**What is required:**
Every line of the data is to be retyped exactly.

------ Data shown ------

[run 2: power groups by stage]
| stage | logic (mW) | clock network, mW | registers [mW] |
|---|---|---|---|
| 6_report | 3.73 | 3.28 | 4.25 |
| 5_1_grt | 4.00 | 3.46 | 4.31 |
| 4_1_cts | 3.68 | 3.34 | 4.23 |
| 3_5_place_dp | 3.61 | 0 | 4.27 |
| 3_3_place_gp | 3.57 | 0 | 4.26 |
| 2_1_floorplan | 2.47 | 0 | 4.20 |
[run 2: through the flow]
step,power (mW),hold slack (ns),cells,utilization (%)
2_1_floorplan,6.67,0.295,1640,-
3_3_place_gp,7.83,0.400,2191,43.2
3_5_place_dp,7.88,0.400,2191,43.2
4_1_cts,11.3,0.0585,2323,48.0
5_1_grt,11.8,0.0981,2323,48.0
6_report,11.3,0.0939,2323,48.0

------

**Exercise answer:**
[run 2: power groups by stage]
| stage | logic (mW) | clock network, mW | registers [mW] |
|---|---|---|---|
| 6_report | 3.73 | 3.28 | 4.25 |
| 5_1_grt | 4.00 | 3.46 | 4.31 |
| 4_1_cts | 3.68 | 3.34 | 4.23 |
| 3_5_place_dp | 3.61 | 0 | 4.27 |
| 3_3_place_gp | 3.57 | 0 | 4.26 |
| 2_1_floorplan | 2.47 | 0 | 4.20 |
[run 2: through the flow]
step,power (mW),hold slack (ns),cells,utilization (%)
2_1_floorplan,6.67,0.295,1640,-
3_3_place_gp,7.83,0.400,2191,43.2
3_5_place_dp,7.88,0.400,2191,43.2
4_1_cts,11.3,0.0585,2323,48.0
5_1_grt,11.8,0.0981,2323,48.0
6_report,11.3,0.0939,2323,48.0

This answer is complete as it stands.